Thanks for looking at this, and thanks for the feedback.

Testing on older infolog.txt

In reality, the parsing will be run on infolog_full.txt, not infolog.txt. Older infolog_full.txt are not retained, so I performed most of my testing on infolog.txt instead of infolog_full.txt. The earliest infolog.txt that I have is from early 2023. My testing did not reveal any problems related to the age or engine version of the infolog.txt, but I did encounter the occasional problem where the parser would produce slightly incorrect results. These appeared to be fixable, but there is a need to balance correctness in parsing against being excessively dependent on aspects of the infolog format that could change.

I will perform more detailed testing and analysis over the weekend.

File uploading

Over the past year, there were ~38000 issues created in CrashReports. Of these, ~2600 were desync issues.

Going off the infolog/GameState files that I have, the expected (compressed) file sizes are: Situation Size (MB)
Worst case (very large infolog, multiple GameState) 3
Average case (average sized infolog and single GameState) 1
Average case (infolog only, no GameState) 0.2
Multiplying this out, we get yearly growth estimate: Situation Size (GB) Details
All worst case (unrealistic) 114 3MB * 38000
All average case 9.7 1MB 2600 + 0.2MB(38000-2600)
Only upload for desync (Average case) 2.6 1MB * 2600

This immediately rules out using a GitHub wiki (since GitHub wikis are Git repositories). From https://docs.github.com/en/repositories/working-with-files/managing-large-files/about-large-files-on-github#repository-size-limits

We recommend repositories remain small, ideally less than 1 GB, and less than 5 GB is strongly recommended. ... If your repository excessively impacts our infrastructure, you might receive an email from GitHub Support asking you to take corrective action.

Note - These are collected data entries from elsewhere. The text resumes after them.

**src/rtl/adder32_err_monitor.sv**
```systemverilog
// Error monitor for an approximate 32-bit adder: recomputes the exact sum of each
// accepted (a, b) pair and accumulates error metrics over a window of WINDOW samples.
module adder32_err_monitor #(
  parameter int unsigned DATA_WIDTH = 32,
  parameter int unsigned WINDOW     = 1000,
  parameter int unsigned CNT_WIDTH  = 16,
  parameter int unsigned ACC_WIDTH  = 48
) (
  input  logic                  clk,
  input  logic                  rst_n,
  input  logic                  start,
  input  logic                  in_valid,
  output logic                  in_ready,
  input  logic [DATA_WIDTH-1:0] a,
  input  logic [DATA_WIDTH-1:0] b,
  input  logic [DATA_WIDTH:0]   r,
  output logic                  busy,
  output logic                  done,
  output logic [CNT_WIDTH-1:0]  sample_count,
  output logic [CNT_WIDTH-1:0]  err_count,
  output logic [DATA_WIDTH:0]   max_ed,
  output logic [ACC_WIDTH-1:0]  sum_ed
);

  typedef enum logic [1:0] {StIdle, StRun, StDrain, StDone} state_e;

  state_e                state_q;
  logic                  in_ready_q, busy_q, done_q;

  logic                  s1_valid_q;
  logic [DATA_WIDTH-1:0] s1_a_q, s1_b_q;
  logic [DATA_WIDTH:0]   s1_r_q;
  logic                  s2_valid_q;
  logic [DATA_WIDTH:0]   ed_q;

  logic [CNT_WIDTH-1:0]  sample_count_q, err_count_q;
  logic [DATA_WIDTH:0]   max_ed_q;
  logic [ACC_WIDTH-1:0]  sum_ed_q;

  logic                  accept, last_accept, clear;
  logic [DATA_WIDTH:0]   exact, ed_d;
  logic [ACC_WIDTH:0]    sum_wide;
  logic [ACC_WIDTH-1:0]  sum_sat;

  assign accept      = in_valid & in_ready_q;
  assign last_accept = accept && (sample_count_q == CNT_WIDTH'(WINDOW - 1));
  // A start is only honoured from IDLE or DONE; the pipeline is empty there.
  assign clear       = start && ((state_q == StIdle) || (state_q == StDone));

  // Exact sum and absolute error distance of the sample held in stage 1.
  always_comb begin
    exact = {1'b0, s1_a_q} + {1'b0, s1_b_q};
    ed_d  = (s1_r_q >= exact) ? (s1_r_q - exact) : (exact - s1_r_q);
  end

  // Saturating accumulate: one extra bit catches the overflow.
  always_comb begin
    sum_wide = {1'b0, sum_ed_q} + {{(ACC_WIDTH - DATA_WIDTH){1'b0}}, ed_q};
    sum_sat  = sum_wide[ACC_WIDTH] ? {ACC_WIDTH{1'b1}} : sum_wide[ACC_WIDTH-1:0];
  end

  // Window control FSM with registered handshake and status outputs.
  always_ff @(posedge clk or negedge rst_n) begin
    if (!rst_n) begin
      state_q    <= StIdle;
      in_ready_q <= 1'b0;
      busy_q     <= 1'b0;
      done_q     <= 1'b0;
    end else begin
      done_q <= 1'b0;
      unique case (state_q)
        StIdle, StDone: begin
          if (start) begin
            state_q    <= StRun;
            in_ready_q <= 1'b1;
            busy_q     <= 1'b1;
          end
        end
        StRun: begin
          if (last_accept) begin
            state_q    <= StDrain;
            in_ready_q <= 1'b0;
          end
        end
        StDrain: begin
          // Stage 1 empty means the last sample is in stage 2 and lands this edge.
          if (!s1_valid_q) begin
            state_q <= StDone;
            busy_q  <= 1'b0;
            done_q  <= 1'b1;
          end
        end
        default: state_q <= StIdle;
      endcase
    end
  end

  // Two-stage sample pipeline: capture operands, then error distance.
  always_ff @(posedge clk or negedge rst_n) begin
    if (!rst_n) begin
      s1_valid_q <= 1'b0;
      s1_a_q     <= '0;
      s1_b_q     <= '0;
      s1_r_q     <= '0;
      s2_valid_q <= 1'b0;
      ed_q       <= '0;
    end else begin
      s1_valid_q <= accept;
      if (accept) begin
        s1_a_q <= a;
        s1_b_q <= b;
        s1_r_q <= r;
      end
      s2_valid_q <= s1_valid_q;
      if (s1_valid_q) begin
        ed_q <= ed_d;
      end
    end
  end

  // Metric accumulation; cleared on an honoured start.
  always_ff @(posedge clk or negedge rst_n) begin
    if (!rst_n) begin
      sample_count_q <= '0;
      err_count_q    <= '0;
      max_ed_q       <= '0;
      sum_ed_q       <= '0;
    end else if (clear) begin
      sample_count_q <= '0;
      err_count_q    <= '0;
      max_ed_q       <= '0;
      sum_ed_q       <= '0;
    end else begin
      if (accept) begin
        sample_count_q <= sample_count_q + CNT_WIDTH'(1);
      end
      if (s2_valid_q) begin
        if (ed_q != '0) begin
          err_count_q <= err_count_q + CNT_WIDTH'(1);
        end
        if (ed_q > max_ed_q) begin
          max_ed_q <= ed_q;
        end
        sum_ed_q <= sum_sat;
      end
    end
  end

  assign in_ready     = in_ready_q;
  assign busy         = busy_q;
  assign done         = done_q;
  assign sample_count = sample_count_q;
  assign err_count    = err_count_q;
  assign max_ed       = max_ed_q;
  assign sum_ed       = sum_ed_q;

endmodule

```
**config.mk**
```make
export PLATFORM = sky130hd
export DESIGN_NAME = adder32_err_monitor
export DESIGN_NICKNAME = d
export VERILOG_FILES = /design/src/rtl/adder32_err_monitor.sv
export SDC_FILE = /design/constraint.sdc
export NUM_CORES = 1
export LEC_CHECK = 0
export ABC_AREA = 1
export BUFFER_PORTS_ARGS = -buffer_cell sky130_fd_sc_hd__buf_2
export CORE_MARGIN = 8
export CORE_UTILIZATION = 54
export DETAILED_ROUTE_END_ITERATION = 8
export PLACE_DENSITY = 0.74
export SLEW_MARGIN = 10
export SYNTH_ARGS = -nofsm -noshare
export SYNTH_HDL_FRONTEND = slang
export SYNTH_SLANG_ARGS = --single-unit
```
**constraint.sdc**
```tcl
create_clock -name clk -period 5.6 [get_ports clk]
set_clock_uncertainty 0.1 [all_clocks]
set_input_delay 0.56 -clock clk [delete_from_list [all_inputs] [get_ports clk]]
set_output_delay 0.56 -clock clk [all_outputs]
set_load 0.01 [all_outputs]
```
==> metrics.yaml <==
routing:
  first_pass_iters: 5
  drt_iter0_drc: 1591
  routed_via_density: 5.160
  drtAntennaViolNets: 0
  wl_um: 66400
  wl_per_cell_um: 15.46
  vias: 22160
  drcViolationCount: 0
finish:
  final_util_pct: 60.95
  final_cell_mix: "nand2_1 (1546), inv_1 (566), dfrtp_1 (250), buf_2 (215), nor2_1 (211)"
  fill_cells: 4130
  final_cells: 4294
  syn_to_final_growth_pct: 10.93
  diodes: 0
  final_common_cell: "nand2_1"
  drive_above_1_share_pct: 8.358
  nets: 4019
worst_setup_path:
  crit_chain: "ha_1, inv_1, fa_1, nand3b_1, nand2_1, a21oi_2, o21ai_1, nand2_1, nand2_1, nand3_1, nand2_1, a21oi_1, ha_1, nand2_1, o21ai_0, a21oi_1, nand3_2, a21oi_2, buf_4, o21ai_0, nand2_1, nand2_1, nand2_1"
  cp.required_ps: 6030
  startpoint_type: "flop"
  cp_slowest_cell: "ha_1"
  crit_buf_inv: 2
  setup.worst_path.class: "reg -> reg"
  critical_path.startpoint: "s1_a_q[0]"
  crit_path_end_kind: "flop"
  crit_top_cell: "nand2_1"
  r2r_start: "s1_a_q[0]"
  cp_max_fo: 31
  crit_path_max_incr_delay_ps: 400
  cp_top_family: "simple AND/OR/NAND/NOR gates"
  arrival_ps: 4810
yosys:
  synth_fp_nets: 3844
  synthArstFlopShare_pct: 100.0
  ys_top_cells_by_area: "dfrtp_1 (29%), nand2_1 (27%), inv_1 (9.7%)"
  netlist.area_leader.share_pct: 28.59
  yosysSeqAreaShare_pct: 28.59
  yosys_warnings: 0
  synth_edf_count: 0
  ys_ff_latch: 250
  yosysTopAreaCell: "dfrtp_1"
  syn_area_sq_um: 21880
  syn-instance-count: 3572
  ys.flop_type: "dfrtp_1"
  synth_cell_types: 46
  avgSynthCellArea_sq_um: 6.125
timing:
  tightest_slew_ps: 1195
  hold_viol_final: 0
  fmax_mhz: 228.5
  rsz0062_at_grt: "no"
  relSlewSlack_pct: 20.12
  fin_crit_ps: 4377
  drv_slew: 0
  tns_ps: 0
  setup_viol: 0
  finalCritPeriodShare_pct: 78.16
floorplan:
  num_io_pins: 217
  core_area_sq_um: 39820
  die_x_um: 217.3
  die_height_um: 217.3
  row_count: 73
  start_util_pct: 54.94
  dieArea_sq_um: 47210
cts:
  cts_sinks: 250
  cts_tree: "done"
  ctsLongestPathBuffers: 3
  post_cts_buffers: 0
  cts_made_buffers: 29
  clockRootBuffer: "clkbuf_16"
  clk_latency_ps: 590
  clk_pin_slew_ps: 70
  htree_levels: 1
hold_path:
  hold_start: "b[18]"
  hold_class: "in -> reg"
global_route:
  use_met1_pct: 33.72
  grt_pass1_vias: 21610
  grt_max_degree: 109
  grt_pass1_wl_um: 108000
  top_usage_layer: "met2"
  antenna_found_initial: 0
  use_met3_pct: 3.037
  grt_usage_pct: 27.67
  overflow: 0
  use_met2_pct: 48.05
placement:
  hpwl_um: 53620
  place.gp.congestion: 1.014
  port_buffers: 216
  dp_cells: 4240
flow_run:
  cap_violations: 0
outcome:
  outcome: "complete, no violations"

For GitHub Releases, there is no problem. From https://docs.github.com/en/repositories/working-with-files/managing-large-files/about-large-files-on-github#distributing-large-binaries

We don't limit the total size of the binary files in the release or the bandwidth used to deliver them. However, each individual file must be smaller than 2 GiB.

As for uploading it to the server or to Azure Blobs: the amount of data doesn't prohibit this, as long as the files aren't retained for more than a year or two. If you have a preferred method, I'm willing to implement it (but it does look like a lot more work for me, compared to the GitHub releases version that I have already done).

In the current version, an untruncated infolog_full.txt is uploaded for every issue. The size estimate shows that the total data use could be substantially reduced if files were only uploaded for desync issues. What are your thoughts on this?

GoogleFrog commented 6 months ago

@Licho1 I like the sound of wiki over releases. Otherwise I don't have much feedback as I don't know the technical details of the current system.

Mankarse commented 1 month ago

Closing for now. If there is interest in the future I'll open a new pull request.